Florida-based quintet Ether shares their name with quite a few bands – I have been able to count three so far. This version, however, is a fairly new entry, release-wise (as far as I can gather. It has not been easy to discover much about them). There is Nothing Left for Me Here, as their newest full-length release is entitled, is Ether’s second album overall, and if the predecessor have any resemblance to this record, then it would be quite a fast-paced, guitar riff-addled yet intense and emotion-filled release. At its core, Ether is a Sludge Metal act, one that has its roots firmly entrenched into the Hardcore scene. This is very evident throughout There is Nothing Left for Me Here which to me is an album that is considerably more Hardcore inspired than it is by the Doom Metal scene. The notable exception to this is the vocals and the lyrics – The lead singers voice is kept deliberately monotonous with a hint of the melancholic; A perfect back drop for the lyrical themes, which circles heavily around the corruption and downfall of humanity, as capitalism becomes increasingly important to the world at large, as well as the legalization of tragic historical events, and so on and so on.
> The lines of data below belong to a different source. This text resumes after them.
**src/rtl/rxls_pkg.sv**
```systemverilog
package rxls_pkg;

   typedef enum logic [2:0] {
      IDLE_FREE      = 3'd0,
      DETECT         = 3'd1,
      MUTE_WAIT_LOCK = 3'd2,
      LOCKED         = 3'd3,
      HOLD_LAST      = 3'd4
   } seq_state_t;

   // rate codes: 0=48k 1=32k 2=44.1k 3=88.2k 4=96k
   localparam logic [2:0] RATE_48K = 3'd0;

   function automatic logic [2:0] strap_to_rate(input logic [2:0] strap);
      logic [2:0] r;
      if (strap <= 3'd4) r = strap;
      else               r = RATE_48K;
      return r;
   endfunction

endpackage

```
**src/rtl/rxls_sync.sv**
```systemverilog
module rxls_sync #(
   parameter int WIDTH  = 1,
   parameter int STAGES = 2
) (
   input  logic             clk,
   input  logic             rst_n,
   input  logic [WIDTH-1:0] d,
   output logic [WIDTH-1:0] q
);
   initial begin
      assert (STAGES >= 2) else $error("rxls_sync: STAGES must be >= 2");
      assert (WIDTH >= 1)  else $error("rxls_sync: WIDTH must be >= 1");
   end

   for (genvar b = 0; b < WIDTH; b++) begin : g_bit
      logic [STAGES-1:0] chain;
      always_ff @(posedge clk or negedge rst_n) begin
         if (!rst_n) chain <= '0;
         else        chain <= {chain[STAGES-2:0], d[b]};
      end
      assign q[b] = chain[STAGES-1];
   end
endmodule

```
**src/rtl/rxls_activity.sv**
```systemverilog
module rxls_activity #(
   parameter int LOSS_CYC = 1024
) (
   input  logic clk,
   input  logic rst_n,
   input  logic line_lvl,
   output logic rise,
   output logic silent
);
   localparam int CW = $clog2(LOSS_CYC + 1);
   localparam logic [CW-1:0] LIMIT = CW'(LOSS_CYC);

   logic          prev_q;
   logic [CW-1:0] quiet_q;

   initial assert (LOSS_CYC >= 2) else $error("rxls_activity: LOSS_CYC must be >= 2");

   assign rise   = line_lvl & ~prev_q;
   assign silent = (quiet_q == LIMIT);

   always_ff @(posedge clk or negedge rst_n) begin
      if (!rst_n) begin
         prev_q  <= 1'b0;
         quiet_q <= '0;
      end else begin
         prev_q <= line_lvl;
         if (rise)         quiet_q <= '0;
         else if (!silent) quiet_q <= quiet_q + 1'b1;
      end
   end
endmodule

```
**src/rtl/rxls_fsm.sv**
```systemverilog
module rxls_fsm
   import rxls_pkg::*;
#(
   parameter int EDGE_MIN = 10,
   parameter int TMO_CYC  = 1000
) (
   input  logic       clk,
   input  logic       rst_n,
   input  logic       rise,
   input  logic       silent,
   input  logic       pll_locked,
   output seq_state_t state,
   output logic       leaving_lock,
   output logic       ever_locked
);
   localparam int EW = $clog2(EDGE_MIN + 1);
   localparam int TW = $clog2(TMO_CYC + 1);
   localparam logic [EW-1:0] EDGE_LAST = EW'(EDGE_MIN - 1);
   localparam logic [TW-1:0] TMO_LAST  = TW'(TMO_CYC - 1);

   initial begin
      assert (EDGE_MIN >= 1) else $error("rxls_fsm: EDGE_MIN must be >= 1");
      assert (TMO_CYC >= 2)  else $error("rxls_fsm: TMO_CYC must be >= 2");
   end

   seq_state_t    st_q, st_d;
   logic [EW-1:0] edges_q;
   logic [TW-1:0] tmo_q;
   logic          ever_q;
   seq_state_t    after_quiet;
   seq_state_t    after_first;

   assign after_quiet = ever_q ? HOLD_LAST : IDLE_FREE;
   assign after_first = (EDGE_MIN <= 1) ? MUTE_WAIT_LOCK : DETECT;

   always_comb begin
      st_d = st_q;
      unique case (st_q)
         IDLE_FREE, HOLD_LAST:
            if (rise) st_d = after_first;
         DETECT:
            if (rise && edges_q >= EDGE_LAST) st_d = MUTE_WAIT_LOCK;
            else if (silent)                  st_d = after_quiet;
         MUTE_WAIT_LOCK:
            if (pll_locked)              st_d = LOCKED;
            else if (silent)             st_d = after_quiet;
            else if (tmo_q == TMO_LAST)  st_d = DETECT;
         LOCKED:
            if (silent)           st_d = HOLD_LAST;
            else if (!pll_locked) st_d = MUTE_WAIT_LOCK;
         default: st_d = IDLE_FREE;
      endcase
   end

   always_ff @(posedge clk or negedge rst_n) begin
      if (!rst_n) begin
         st_q    <= IDLE_FREE;
         edges_q <= '0;
         tmo_q   <= '0;
         ever_q  <= 1'b0;
      end else begin
         st_q <= st_d;
         if (st_d == DETECT && st_q != DETECT) edges_q <= rise ? EW'(1) : '0;
         else if (st_q == DETECT && rise)      edges_q <= edges_q + 1'b1;
         if (st_q == MUTE_WAIT_LOCK && st_d == MUTE_WAIT_LOCK) tmo_q <= tmo_q + 1'b1;
         else                                                  tmo_q <= '0;
         if (st_q == LOCKED) ever_q <= 1'b1;
      end
   end

   assign state        = st_q;
   assign leaving_lock = (st_q == LOCKED) && (st_d != LOCKED);
   assign ever_locked  = ever_q;
endmodule

```
**src/rtl/rxls_unlock.sv**
```systemverilog
module rxls_unlock (
   input  logic clk,
   input  logic rst_n,
   input  logic frame_lvl,
   input  logic in_lock,
   input  logic leaving_lock,
   output logic frame_edge,
   output logic unlock
);
   logic frame_prev_q, pend_q, unlock_q;

   assign frame_edge = frame_lvl ^ frame_prev_q;
   assign unlock     = unlock_q;

   always_ff @(posedge clk or negedge rst_n) begin
      if (!rst_n) begin
         frame_prev_q <= 1'b0;
         pend_q       <= 1'b0;
         unlock_q     <= 1'b1;
      end else begin
         frame_prev_q <= frame_lvl;
         if (leaving_lock) begin
            pend_q <= 1'b1;
         end else if (in_lock) begin
            pend_q   <= 1'b0;
            unlock_q <= 1'b0;
         end else if (pend_q && frame_edge) begin
            pend_q   <= 1'b0;
            unlock_q <= 1'b1;
         end
      end
   end
endmodule

```
**src/rtl/rx_lock_seq.sv**
```systemverilog
module rx_lock_seq
   import rxls_pkg::*;
#(
   parameter int REF_HZ       = 24_576_000,
   parameter int EDGE_MIN     = 10,
   parameter int LOSS_CYC     = 1024,
   parameter int SYNC_STAGES  = 2,
   parameter bit HOLD_TRACKED = 1'b1
) (
   input  logic       clk,
   input  logic       rst_n,
   input  logic       serial_in,
   input  logic       pll_locked,
   input  logic [2:0] rate_strap,
   input  logic [2:0] tracked_rate,
   input  logic       frame_clk,
   output logic       clk_src_recovered,
   output logic [2:0] free_rate,
   output logic       data_mute,
   output logic       unlock
);
   localparam int TMO_CYC = REF_HZ / 1000;

   initial assert (REF_HZ >= 2000) else $error("rx_lock_seq: REF_HZ too small");

   logic [1:0] async_in, async_q;
   logic       line_lvl, frame_lvl;
   logic       rise, silent, leaving_lock, ever_locked, frame_edge;
   seq_state_t st;

   assign async_in  = {frame_clk, serial_in};
   assign line_lvl  = async_q[0];
   assign frame_lvl = async_q[1];

   rxls_sync #(.WIDTH(2), .STAGES(SYNC_STAGES)) i_sync (
      .clk(clk), .rst_n(rst_n), .d(async_in), .q(async_q)
   );

   rxls_activity #(.LOSS_CYC(LOSS_CYC)) i_act (
      .clk(clk), .rst_n(rst_n), .line_lvl(line_lvl), .rise(rise), .silent(silent)
   );

   rxls_fsm #(.EDGE_MIN(EDGE_MIN), .TMO_CYC(TMO_CYC)) i_fsm (
      .clk(clk), .rst_n(rst_n), .rise(rise), .silent(silent),
      .pll_locked(pll_locked), .state(st), .leaving_lock(leaving_lock),
      .ever_locked(ever_locked)
   );

   rxls_unlock i_unl (
      .clk(clk), .rst_n(rst_n), .frame_lvl(frame_lvl), .in_lock(st == LOCKED),
      .leaving_lock(leaving_lock), .frame_edge(frame_edge), .unlock(unlock)
   );

   if (HOLD_TRACKED) begin : g_hold
      logic [2:0] held_q;
      always_ff @(posedge clk or negedge rst_n) begin
         if (!rst_n)            held_q <= RATE_48K;
         else if (st == LOCKED) held_q <= tracked_rate;
      end
      assign free_rate = ever_locked ? held_q : strap_to_rate(rate_strap);
   end else begin : g_snap
      logic unused_ok;
      assign unused_ok = ^{tracked_rate, ever_locked};
      assign free_rate = strap_to_rate(rate_strap);
   end

   assign clk_src_recovered = (st == LOCKED);
   assign data_mute         = (st != LOCKED);
endmodule

```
This bleak gaze into the depth of mankind is given through one mood-setting one-minute introduction and nine equally intense and powerful tracks, adding up to the better side of fifty minutes. At this point I must admit that Ether represent a genre that I usually do not dabble with. As such I had a very sparse frame of reference when spinning this record – And this probably helped me with being easily impressed by their performance. Tracks such as ”Burden of Trust” manages to have a very bleak, sad and intense vocal track atop a much more fast-paced, strong and noticeable musical performance – Yet they still manage to chain it together to a coherent, and enjoyable, whole. Having listened to the record several times over the last few days I can also vouch for the fact, that what holds true for all the great, truly intense and melancholic bands also holds true for Ether: Their music is best enjoyed when you take your time to immerse yourself into their performance, with as few distractions as possible around you. Not my favourite genre, but definitely one that I will have to keep an eye out for in the future nonetheless.